SOURCE MATERIAL »
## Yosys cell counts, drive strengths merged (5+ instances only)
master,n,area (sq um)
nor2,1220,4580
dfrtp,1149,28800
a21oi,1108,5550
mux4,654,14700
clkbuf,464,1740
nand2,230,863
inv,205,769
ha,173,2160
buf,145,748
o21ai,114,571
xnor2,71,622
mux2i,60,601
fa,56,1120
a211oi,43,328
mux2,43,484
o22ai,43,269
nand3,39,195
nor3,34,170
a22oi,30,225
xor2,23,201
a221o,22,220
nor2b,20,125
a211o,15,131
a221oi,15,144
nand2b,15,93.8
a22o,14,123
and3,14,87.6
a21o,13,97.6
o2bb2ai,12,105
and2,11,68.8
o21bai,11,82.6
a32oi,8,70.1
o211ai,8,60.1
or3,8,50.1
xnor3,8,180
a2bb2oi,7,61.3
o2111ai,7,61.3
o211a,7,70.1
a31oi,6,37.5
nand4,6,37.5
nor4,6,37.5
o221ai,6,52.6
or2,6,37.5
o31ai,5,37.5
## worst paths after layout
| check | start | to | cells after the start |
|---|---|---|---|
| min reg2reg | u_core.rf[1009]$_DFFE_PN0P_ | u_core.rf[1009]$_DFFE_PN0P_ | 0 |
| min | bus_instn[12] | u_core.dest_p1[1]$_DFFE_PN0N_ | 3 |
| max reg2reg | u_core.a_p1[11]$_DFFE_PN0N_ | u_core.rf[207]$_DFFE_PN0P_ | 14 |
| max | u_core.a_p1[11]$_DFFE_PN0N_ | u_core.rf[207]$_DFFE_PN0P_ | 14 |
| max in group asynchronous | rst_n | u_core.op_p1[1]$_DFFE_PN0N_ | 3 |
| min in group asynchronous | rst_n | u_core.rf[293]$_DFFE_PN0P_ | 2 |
### config.mk
export PLATFORM = sky130hd
export DESIGN_NAME = nibble_serial_addsub_ctrl
export DESIGN_NICKNAME = d
export VERILOG_FILES = /design/src/rtl/nibble_serial_addsub_ctrl.sv
export SDC_FILE = /design/constraint.sdc
export NUM_CORES = 1
export LEC_CHECK = 0
export BUFFER_PORTS_ARGS = -buffer_cell sky130_fd_sc_hd__buf_2
export CELL_PAD_IN_SITES_DETAIL_PLACEMENT = 0
export CELL_PAD_IN_SITES_GLOBAL_PLACEMENT = 2
export CORE_AREA = 2 2 67 117
export DETAILED_ROUTE_END_ITERATION = 8
export DIE_AREA = 0 0 69 119
export GPL_TIMING_DRIVEN = 1
export PLACE_DENSITY_LB_ADDON = 0.2
export SLEW_MARGIN = 15
export SYNTH_ARGS = -nofsm -noshare
export SYNTH_HDL_FRONTEND = slang
export SYNTH_SLANG_ARGS = --single-unit
### constraint.sdc
create_clock -name clk -period 5.5 [get_ports clk]
set_input_delay 0.275 -clock clk [delete_from_list [all_inputs] [get_ports clk]]
set_output_delay 0.275 -clock clk [all_outputs]
set_load 0.03 [all_outputs]
### src/rtl/nibble_serial_addsub_ctrl.sv
`default_nettype none
// ============================================================================
// Module      : nibble_serial_addsub_ctrl
// Description : W-bit add/subtract using one 4-bit slice, one nibble per cycle.
// Revision    : 1.0 - initial release
// ============================================================================
module nibble_serial_addsub_ctrl #(
    parameter int NIBBLES = 4
) (
    input  logic                   clk,
    input  logic                   rst_n,
    input  logic                   start,
    input  logic                   op,
    input  logic [4*NIBBLES-1:0]   a,
    input  logic [4*NIBBLES-1:0]   b,
    output logic                   busy,
    output logic                   done,
    output logic [4*NIBBLES-1:0]   res,
    output logic                   cout,
    output logic                   ovf
);

    localparam int W  = 4 * NIBBLES;
    localparam int IW = $clog2(NIBBLES);
    localparam logic [IW-1:0] C_LAST = IW'(NIBBLES - 1);

    typedef enum logic [1:0] {
        S_IDLE = 2'd0,
        S_CALC = 2'd1,
        S_DONE = 2'd2
    } state_t;

    state_t          r_state;
    logic [W-1:0]    r_a;
    logic [W-1:0]    r_b;
    logic            r_op;
    logic            r_carry;
    logic [IW-1:0]   r_idx;

    logic [3:0]      w_a_nib;
    logic [3:0]      w_b_nib;
    logic [4:0]      w_sum;
    logic            w_c3;

    // The single shared slice; subtraction inverts b and relies on carry preset to op.
    assign w_a_nib = r_a[{r_idx, 2'b00} +: 4];
    assign w_b_nib = r_b[{r_idx, 2'b00} +: 4] ^ {4{r_op}};
    assign w_sum   = {1'b0, w_a_nib} + {1'b0, w_b_nib} + {4'b0000, r_carry};
    assign w_c3    = w_a_nib[3] ^ w_b_nib[3] ^ w_sum[3];

    assign busy = (r_state != S_IDLE);

    always_ff @(posedge clk or negedge rst_n) begin
        if (!rst_n) begin
            r_state <= S_IDLE;
            r_a     <= '0;
            r_b     <= '0;
            r_op    <= 1'b0;
            r_carry <= 1'b0;
            r_idx   <= '0;
            done    <= 1'b0;
            res     <= '0;
            cout    <= 1'b0;
            ovf     <= 1'b0;
        end else begin
            done <= 1'b0;
            case (r_state)
                S_IDLE: begin
                    if (start) begin
                        r_a     <= a;
                        r_b     <= b;
                        r_op    <= op;
                        r_carry <= op;
                        r_idx   <= '0;
                        r_state <= S_CALC;
                    end
                end
                S_CALC: begin
                    res[{r_idx, 2'b00} +: 4] <= w_sum[3:0];
                    r_carry                  <= w_sum[4];
                    if (r_idx == C_LAST) begin
                        cout    <= w_sum[4];
                        ovf     <= w_c3 ^ w_sum[4];
                        r_idx   <= '0;
                        r_state <= S_DONE;
                    end else begin
                        r_idx <= r_idx + IW'(1);
                    end
                end
                S_DONE: begin
                    // done is registered, so the pulse lands in the cycle after DONE.
                    done    <= 1'b1;
                    r_state <= S_IDLE;
                end
                default: r_state <= S_IDLE;
            endcase
        end
    end

endmodule
`default_nettype wire

==> flow_metrics.tcl, run 1 <==
set metrics [dict create \
    layout.cells.non_filler 400 \
    n_fill_cell 767 \
    post-place-cells 386 \
    fin_skew_ps 4.075 \
    ys_ff_latch 57 \
    nets 356 \
    dp_hpwl_microns 4335 \
    gp_congestion 0.7666 \
    cts_tree "built" \
    htree_levels 3 \
    path_class "reg -> reg" \
    hold-worst-slack_ps 87.81 \
    cp-end-kind "register" \
    multi_input_area_sq_um 1122 \
    fp-row-count 42 \
    powerDensity_nw_per_um2 736.1 \
    route.detailed.drc 0 \
    setup_viol 0 \
    cts_resized 0 \
    hold_path_class "in -> async" \
    portBuffers 55 \
    cp_max_fo 17 \
    grt_use_total 0.1617 \
    fin_tns_setup_ps 0 \
    post-route-period-util 0.5810 \
    drv_slew 0 \
    finalCriticalPeriod_ps 3196 \
    synth.most_common_cell "nand2_1" \
    synth_cell_type_count 28 \
    yosys.area.top_type "dfrtp_1" \
    status "finished, final reports clean" \
    first_pass_iters 3 \
    synth_fp_nets 298 \
    seq_area_sq_um 1426 \
    avgSynthCellArea_sq_um 10.56 \
    wl_microns 5892 \
    cts-root-buf "clkbuf_16" \
    grt_pass1_vias 2090 \
    ys.flop_type "dfrtp_1" \
    drive_above_1_share 0.2628 \
    p_leak_uw 0.001731 \
    die_w_microns 69 \
    ctsHoldBuffers 0 \
    grt_pass1_wl_microns 10030 \
    antenna_found_initial 0 \
    ant_nets 0 \
    clock.fmax_mhz 312.9 \
    dr.first_iter.drc_count 114 \
    worst_pin_slew_ps 845.0 \
    clock_path_buffers 2 \
    numCtsBuffers 9 \
    vias 1915 \
    wl_per_cell_microns 14.73 \
    cts.clk_slew.worst_paths_ps 50 \
    cts.sinks 57 \
    cp.arrival_ps 3400 \
    post-cts-setup-buffers 0 \
    maxSlewHeadroom 0.4367 \
    diodes 0 \
    viasPerCell 4.788 \
    die-area_sq_um 8211 \
    yosys-top-cells-count "nand2_1, dfrtp_1, a22o_1" \
    synth_edf_count 0 \
    clk_latency_ps 330 \
    cap_violations 0 \
    rsz0062_at_grt "no" \
    synth_cells 251 \
    overflow 0 \
    io_pins 56 \
    fin_ws_ps 2304 \
    placeableCoreArea_sq_um 7357 \
    ys_seq_area_frac 0.5382 \
    synth-async-reset-ratio 1.000 \
    netlist_area_sq_um 2650 \
    synthTopCellsByArea "dfrtp_1, nand2_1, mux4_2" \
    required_ps 5700 \
    ys_warn_count 0 \
    hold_viol 0 \
    syn2layout_area_growth_pct 22.80 \
    ir_worst_vdd_v 0.0002713 \
    start_kind "register" \
    synth.top_cell.area_share 0.5382 \
    start_util 0.3602 \
    die_h_microns 119 \
    grt_max_degree 58 \
    dpl_worst_slack_ps 2279 \
]
## routing by layer
| metal | global-route usage | share of wire | vias up | wire, microns |
|---|---|---|---|---|
| li1 | - | - | 947 | - |
| met1 | 0.1726 | 0.39 | 921 | 2286 |
| met2 | 0.2861 | 0.56 | 38 | 3271 |
| met3 | 0.04146 | 0.034 | 9 | 202 |
| met4 | 0.08824 | 0.022 | 0 | 131 |
| met5 | 0 | 0 | - | 0 |
## per-stage QoR
stage | total power (uW) | util | area [sq um]
floorplan | 1602 | - | 2650
global route | 2590 | 0.4423 | 3254
CTS | 2447 | 0.4423 | 3254
detailed placement | 1938 | 0.4065 | 2990
finish | 2396 | 0.4423 | 3254
global placement | 1923 | 0.4065 | 2990
## cell usage in the layout (no fill, tap or decap), drive strengths merged
cell    count
nand2     107
buf        58
dfrtp      57
a22o       16
clkbuf     14
inv         9
ha          9
mux4        8
xnor2       4
nand3       4
o21ai       4
xor2        3
nor3        3
nand3b      2
a21oi       2
o31ai       2
fa          2
nor2        1
nor2b       1
and2b       1
nor4b       1
nand2b      1
and2        1
a21o        1
o211ai      1
## where the power goes
| part | total, uW | switching, uW | internal (uW) |
|---|---|---|---|
| sequential | 746 | 143 | 603 |
| clock | 497 | 173 | 323 |
| combinational | 1150 | 711 | 443 |
## state kept, by name (all words and copies together), names as in the netlist
name,flops
r_a,16
res,16
r_op,1
cout,1
r_carry,1
ovf,1
r_b,16
r_idx,2
r_state,2
done,1
## worst max-delay path: stages, from the launching register on
cell and delay [ps]:
dfrtp_1 890, mux4_2 610, xnor2_1 200, fa_1 220
inv_1 60, fa_1 390, a21o_1 190, a21oi_1 260
xor2_1 170, o21ai_0 90
## worst paths after layout
path / start / endpoint / slack [ps] / depth (start not counted)
max in group asynchronous: rst_n / r_b[1]$_DFFE_PN0P_ / 4940 / 2
min in group clk: b[7] / r_b[7]$_DFFE_PN0P_ / 140 / 3
worst max register to register: r_idx[0]$_DFFE_PN0P_ / ovf$_DFFE_PN0P_ / 2300 / 9
worst min register to register: r_a[13]$_DFFE_PN0P_ / r_a[13]$_DFFE_PN0P_ / 470 / 2
worst min-delay path: rst_n / res[8]$_DFFE_PN0P_ / 90 / 2
worst max-delay path: r_idx[0]$_DFFE_PN0P_ / ovf$_DFFE_PN0P_ / 2300 / 9
## cell type report
class                      count  area share
inverter                       9     0.01038
sequential                    57      0.4383
clock buffer                  14     0.08112
tap                           88     0.03383
multi-input combinational    174      0.3449
timing repair buffer          58     0.09150
## kinds of logic (layout without fill, tap and decap cells)
group / count (synthesis) / in the layout / synth area share
xor gates and xnor gates: 7 / 7 / 0.02314
buffers and inverters: 20 / 81 / 0.03824
DFF: 57 / 57 / 0.5382
adders and majority gates: 11 / 11 / 0.05760
muxes: 8 / 8 / 0.06799
and+or+nand+nor: 122 / 122 / 0.1992
AOI/OAI and AO/OA: 26 / 26 / 0.07554
Power figures use the tool's default switching activity.
==> run 2, diff against run 1 <==
Settings changed: CORE_AREA 2 2 67 117 to 2 2 70 122, DIE_AREA 0 0 69 119 to 0 0 72 124.
Clock period 5.5 ns to 3.05 ns, I/O delays scaled along.
==> flow_metrics.tcl, run 2 (synthesis gave the netlist of run 1 again) <==
set metrics [dict create \
    cpPeakStageDelay_ps 560 \
    clock.fmax_mhz 353.3 \
    seq_area_sq_um 1426 \
    cap_violations 0 \
    fin_skew_ps 5.900 \
    crit_path_frequent_cell "fa_1" \
    path_cells "mux4_2 -> xnor2_1 -> fa_1 -> inv_1 -> fa_1 -> a21o_1 -> a21oi_1 -> xor2_1 -> o21ai_0" \
    overflow 0 \
    cts_tree "built" \
    fin_tns_setup_ps 0 \
    viasPerCell 4.789 \
    nets 361 \
    required_ps 3250 \
    ant_nets 0 \
    final_common_cell "nand2_1" \
    top_regs "r_a: 16 flops, r_b: 16 flops, res: 16 flops" \
    die-area_sq_um 8928 \
    gp_congestion 0.7999 \
    wl_per_cell_microns 15.15 \
    grt_use_total 0.1555 \
    vias 1954 \
    critPathBufInv 1 \
    cts.clk_slew.worst_paths_ps 50 \
    htree_levels 3 \
    grt_pass1_vias 2047 \
    maxSlewHeadroom 0.5266 \
    cp-end-kind "register" \
    path_delay_family "adder cells" \
    hold_viol 0 \
    io_pins 56 \
    syn2layout_area_growth_pct 24.36 \
    cp.arrival_ps 3030 \
    path_depth 9 \
    worst_pin_slew_ps 710.1 \
    die_h_microns 124 \
    fp-row-count 43 \
    start_util 0.3351 \
    fin_ws_ps 219.7 \
    cts.sinks 57 \
    n_fill_cell 815 \
    hold_path_class "in -> reg" \
    antenna_found_initial 0 \
    clk_latency_ps 320 \
    ir_worst_vdd_v 0.0005047 \
    cp_max_fo 7 \
    p_leak_uw 0.001761 \
    slowest_stage "mux4_2" \
    placeableCoreArea_sq_um 7909 \
    post-route-period-util 0.9280 \
    finalCriticalPeriod_ps 2830 \
    route.detailed.drc 0 \
    status "finished, final reports clean" \
    hold-path-cell-count 3 \
    r2r_cells 9 \
    dp_hpwl_microns 4727 \
    numCtsBuffers 9 \
    wl_microns 6181 \
    placed_cell_area_sq_um 3023 \
    setup_viol 0 \
    portBuffers 55 \
    powerDensity_nw_per_um2 1330 \
    final_area_sq_um 3296 \
    rsz0062_at_grt "no" \
    start_kind "register" \
    dr.first_iter.drc_count 54 \
    dpl_worst_slack_ps 208.2 \
    drive_above_1_share 0.2799 \
    first_pass_iters 4 \
    cts_resized 0 \
    multi_input_area_sq_um 1122 \
    drv_slew 0 \
    cts-root-buf "clkbuf_16" \
    grt_max_degree 36 \
    clock_path_buffers 2 \
    path_class "reg -> reg" \
    die_w_microns 72 \
    diodes 0 \
    grt_pass1_wl_microns 10090 \
    final_cell_mix "nand2_1, dfrtp_1, buf_2" \
]
-- run 2: cell count changes in the layout (fill, tap and decap cells not counted), sizes merged --
cell and delta:
clkbuf -3, dlygate4sd3 +1, buf +4, clkinv +4
-- run 2: tightest hold or removal path, cell delays in order --
cell and delay (ps):
buf_2 70, nand2_1 40, nand2_1 40
-- run 2: per-stage QoR --
stage / std cells / utilization / hold slack, ps / total power [uW]
floorplan: 251 / - / -143.1 / 2889
finish: 408 / 0.4167 / 17.03 / 4383
global placement: 392 / 0.3822 / 245.5 / 3509
global route: 408 / 0.4167 / 21.36 / 4717
CTS: 408 / 0.4167 / 6.928 / 4472
detailed placement: 392 / 0.3822 / 244.1 / 3551
-- run 2: path summary, 6_finish.rpt --
check                                       start                 end  slack, ps
setup / recovery             r_idx[0]$_DFFE_PN0P_     ovf$_DFFE_PN0P_        220
hold / removal                               b[7]  r_b[7]$_DFFE_PN0P_         20
setup reg to reg             r_idx[0]$_DFFE_PN0P_     ovf$_DFFE_PN0P_        220
hold reg to reg            r_state[0]$_DFFE_PN0P_      done$_DFF_PN0_        470
max in group asynchronous                   rst_n  r_b[3]$_DFFE_PN0P_       1950
min in group asynchronous                   rst_n  res[0]$_DFFE_PN0P_        420
-- run 2: report_power, final --
| part | internal (uW) | switching [uW] | total (uW) | leakage (uW) |
|---|---|---|---|---|
| clock network | 559 | 321 | 880 | 0.000135 |
| logic | 829 | 1350 | 2180 | 0.000896 |
| registers | 1090 | 233 | 1320 | 0.000730 |
-- run 2: timing repair --
action                    in CTS  in global routing
hold endpoints to repair      30                  0
buffers inserted               0                  0
hold buffers                   1                  0
-- run 2: layer usage --
layer,up-vias,GRT usage,wire [microns]
li1,957,-,-
met1,945,0.1533,2301
met2,40,0.2940,3551
met3,12,0.03883,189
met4,0,0.07783,139
met5,-,0,0
-- run 2: layout make-up --
type                       count  area share
inverter                       9     0.01025
clock inverter                 4    0.006074
multi-input combinational    174      0.3405
timing repair buffer          63      0.1025
sequential                    57      0.4328
clock buffer                  11     0.07365
tap                           90     0.03417
==> run 3, diff against run 2 <==
Settings changed: REMOVE_ABC_BUFFERS from default to 1.
==> flow_metrics.tcl, run 3 (synthesis gave the netlist of run 1 again) <==
set metrics [dict create \
    start_util 0.3351 \
    r2r_cells 8 \
    rsz0062_at_grt "no" \
    hold-worst-slack_ps 19.96 \
    top_regs "r_a: 16 flops, r_b: 16 flops, res: 16 flops" \
    placeableCoreArea_sq_um 7909 \
    reg2reg_from "r_idx[0]$_DFFE_PN0P_" \
    cpPeakStageDelay_ps 540 \
    start_kind "register" \
    cp-end-kind "register" \
    syn2layout_area_growth_pct 23.94 \
    slowest_stage "mux4_2" \
    cp.arrival_ps 2980 \
    portBuffers 55 \
    viasPerCell 4.770 \
    ant_nets 0 \
    dr.first_iter.drc_count 58 \
    n_fill_cell 812 \
    post-route-period-util 0.9130 \
    drive_above_1_share 0.2667 \
    clock.fmax_mhz 359.1 \
    cts-root-buf "clkbuf_16" \
    cts_tree "built" \
    powerDensity_nw_per_um2 1320 \
    ir_worst_vdd_v 0.0005432 \
    drv_slew 0 \
    final_cell_mix "nand2_1, dfrtp_1, buf_2" \
    wl_microns 5814 \
    cp_max_fo 12 \
    hold_path_class "in -> reg" \
    grt_pass1_vias 1997 \
    setup_viol 0 \
    dp_hpwl_microns 4216 \
    gp_congestion 0.7087 \
    antenna_found_initial 0 \
    hold_path_end "r_b[8]$_DFFE_PN0P_" \
    r2r_slack_ps 270 \
    hp-start "b[8]" \
    path_class "reg -> reg" \
    fp-row-count 43 \
    die_h_microns 124 \
    p_leak_uw 0.001746 \
    required_ps 3250 \
    hold_viol 0 \
    first_pass_iters 4 \
    wl_per_cell_microns 14.36 \
    hold-path-cell-count 3 \
    fin_tns_setup_ps 0 \
    die_w_microns 72 \
    cap_violations 0 \
    clk_latency_ps 320 \
    reg2reg_to "ovf$_DFFE_PN0P_" \
    overflow 0 \
    cts.clk_slew.worst_paths_ps 50 \
    cts.sinks 57 \
    status "finished, final reports clean" \
    diodes 0 \
    fin_skew_ps 5.440 \
    finalCriticalPeriod_ps 2785 \
    htree_levels 3 \
    die-area_sq_um 8928 \
    vias 1932 \
    nets 359 \
    numCtsBuffers 9 \
    maxSlewHeadroom 0.5967 \
    worst_pin_slew_ps 604.9 \
    grt_max_degree 49 \
    final_common_cell "nand2_1" \
    clock_path_buffers 2 \
    grt_pass1_wl_microns 9715 \
    path_cells "buf_4 -> mux4_2 -> xnor2_1 -> fa_1 -> a21o_1 -> a21oi_1 -> xor2_1 -> o21ai_0" \
    io_pins 56 \
    grt_use_total 0.1485 \
    route.detailed.drc 0 \
]
[run 3: worst max-delay path by stage]
| stage | startpoint | to | slack, ps | cells past startpoint |
|---|---|---|---|---|
| 2_1_floorplan | r_idx[0]$_DFFE_PN0P_ | ovf$_DFFE_PN0P_ | 160 | 9 |
| 3_3_place_gp | r_idx[0]$_DFFE_PN0P_ | ovf$_DFFE_PN0P_ | 320 | 8 |
| 3_5_place_dp | r_idx[0]$_DFFE_PN0P_ | ovf$_DFFE_PN0P_ | 220 | 8 |
| 4_1_cts | r_idx[0]$_DFFE_PN0P_ | ovf$_DFFE_PN0P_ | 210 | 8 |
| 5_1_grt | r_idx[0]$_DFFE_PN0P_ | ovf$_DFFE_PN0P_ | 20 | 8 |
| 6_report | r_idx[0]$_DFFE_PN0P_ | ovf$_DFFE_PN0P_ | 270 | 8 |
[run 3: metal layers]
| metal | share of wire | wire (microns) | GRT usage | vias up |
|---|---|---|---|---|
| li1 | - | - | - | 952 |
| met1 | 0.38 | 2196 | 0.1506 | 926 |
| met2 | 0.56 | 3252 | 0.2697 | 40 |
| met3 | 0.037 | 216 | 0.03641 | 14 |
| met4 | 0.025 | 148 | 0.08844 | 0 |
| met5 | 0 | 0 | 0 | - |
[run 3: per-stage QoR]
stage                     power [uW]  instances  utilization  instance area (sq um)  worst slack (ps)
after global placement          3476        390       0.3803                   3008             320.3
after CTS                       4420        404       0.4137                   3272             212.6
after detailed placement        3505        390       0.3803                   3008             221.0
after floorplan                 2818        240            -                   2582             159.3
after global routing            4696        405       0.4153                   3284             17.74
final                           4336        405       0.4153                   3284             265.2
[run 3: critical path: cells and delay by family (launching register included)]
| family | cells | cell delay, ps |
|---|---|---|
| compound gates | 3 | 570 |
| buf+inv | 1 | 290 |
| mux | 1 | 540 |
| flops | 1 | 470 |
| fa+ha+maj | 1 | 450 |
| xor+xnor | 2 | 350 |
[run 3: final cells by class]
cell class                 instances  area [sq um]  area share
multi-input combinational        174          1122      0.3417
sequential                        57          1426      0.4343
inverter                           9         33.78     0.01029
timing repair buffer              61         325.3     0.09905
tap                               90         112.6     0.03429
clock buffer                      14         264.0     0.08038
[run 3: what timing repair did]
action                    CTS  global route
setup buffers               0             0
hold endpoints to repair    0            47
gates resized for setup     0             0
hold buffers                0             1
[run 3: power by group]
part	switching, uW	internal [uW]
registers	195	1090
logic	1350	818
clock network	304	583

ACTIVITY »
From the records above, copy each line where the word "synthesis" can be found.

ANSWER BOX »
group / count (synthesis) / in the layout / synth area share
==> flow_metrics.tcl, run 2 (synthesis gave the netlist of run 1 again) <==
==> flow_metrics.tcl, run 3 (synthesis gave the netlist of run 1 again) <==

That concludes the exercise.